• **Dataset entries**:

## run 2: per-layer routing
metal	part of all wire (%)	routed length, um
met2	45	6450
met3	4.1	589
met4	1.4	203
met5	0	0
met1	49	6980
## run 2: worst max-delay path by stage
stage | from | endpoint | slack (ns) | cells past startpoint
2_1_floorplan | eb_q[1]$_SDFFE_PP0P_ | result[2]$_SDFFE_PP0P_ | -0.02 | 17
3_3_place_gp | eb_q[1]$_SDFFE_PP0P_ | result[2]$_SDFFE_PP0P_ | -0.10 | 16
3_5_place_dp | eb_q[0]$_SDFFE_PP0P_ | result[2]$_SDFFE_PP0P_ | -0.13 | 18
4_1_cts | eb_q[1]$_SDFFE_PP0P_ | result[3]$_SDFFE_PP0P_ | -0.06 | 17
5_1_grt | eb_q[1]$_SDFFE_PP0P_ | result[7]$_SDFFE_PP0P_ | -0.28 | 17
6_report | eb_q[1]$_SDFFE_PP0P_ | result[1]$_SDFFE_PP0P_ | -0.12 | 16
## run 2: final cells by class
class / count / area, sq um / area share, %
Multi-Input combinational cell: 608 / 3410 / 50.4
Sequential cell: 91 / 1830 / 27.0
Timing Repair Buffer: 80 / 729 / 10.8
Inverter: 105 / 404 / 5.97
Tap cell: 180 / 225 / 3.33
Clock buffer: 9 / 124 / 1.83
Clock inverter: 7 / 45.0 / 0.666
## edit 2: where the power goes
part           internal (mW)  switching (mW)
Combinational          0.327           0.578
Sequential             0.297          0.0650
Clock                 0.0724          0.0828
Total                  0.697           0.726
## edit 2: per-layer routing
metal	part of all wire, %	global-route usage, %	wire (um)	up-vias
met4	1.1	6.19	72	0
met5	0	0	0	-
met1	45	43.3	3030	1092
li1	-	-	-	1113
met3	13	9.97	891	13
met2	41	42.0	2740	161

• **Exercise brief**: Word for word, write out every record.

• **Written reply**:
## run 2: per-layer routing
metal	part of all wire (%)	routed length, um
met2	45	6450
met3	4.1	589
met4	1.4	203
met5	0	0
met1	49	6980
## run 2: worst max-delay path by stage
stage | from | endpoint | slack (ns) | cells past startpoint
2_1_floorplan | eb_q[1]$_SDFFE_PP0P_ | result[2]$_SDFFE_PP0P_ | -0.02 | 17
3_3_place_gp | eb_q[1]$_SDFFE_PP0P_ | result[2]$_SDFFE_PP0P_ | -0.10 | 16
3_5_place_dp | eb_q[0]$_SDFFE_PP0P_ | result[2]$_SDFFE_PP0P_ | -0.13 | 18
4_1_cts | eb_q[1]$_SDFFE_PP0P_ | result[3]$_SDFFE_PP0P_ | -0.06 | 17
5_1_grt | eb_q[1]$_SDFFE_PP0P_ | result[7]$_SDFFE_PP0P_ | -0.28 | 17
6_report | eb_q[1]$_SDFFE_PP0P_ | result[1]$_SDFFE_PP0P_ | -0.12 | 16
## run 2: final cells by class
class / count / area, sq um / area share, %
Multi-Input combinational cell: 608 / 3410 / 50.4
Sequential cell: 91 / 1830 / 27.0
Timing Repair Buffer: 80 / 729 / 10.8
Inverter: 105 / 404 / 5.97
Tap cell: 180 / 225 / 3.33
Clock buffer: 9 / 124 / 1.83
Clock inverter: 7 / 45.0 / 0.666
## edit 2: where the power goes
part           internal (mW)  switching (mW)
Combinational          0.327           0.578
Sequential             0.297          0.0650
Clock                 0.0724          0.0828
Total                  0.697           0.726
## edit 2: per-layer routing
metal	part of all wire, %	global-route usage, %	wire (um)	up-vias
met4	1.1	6.19	72	0
met5	0	0	0	-
met1	45	43.3	3030	1092
li1	-	-	-	1113
met3	13	9.97	891	13
met2	41	42.0	2740	161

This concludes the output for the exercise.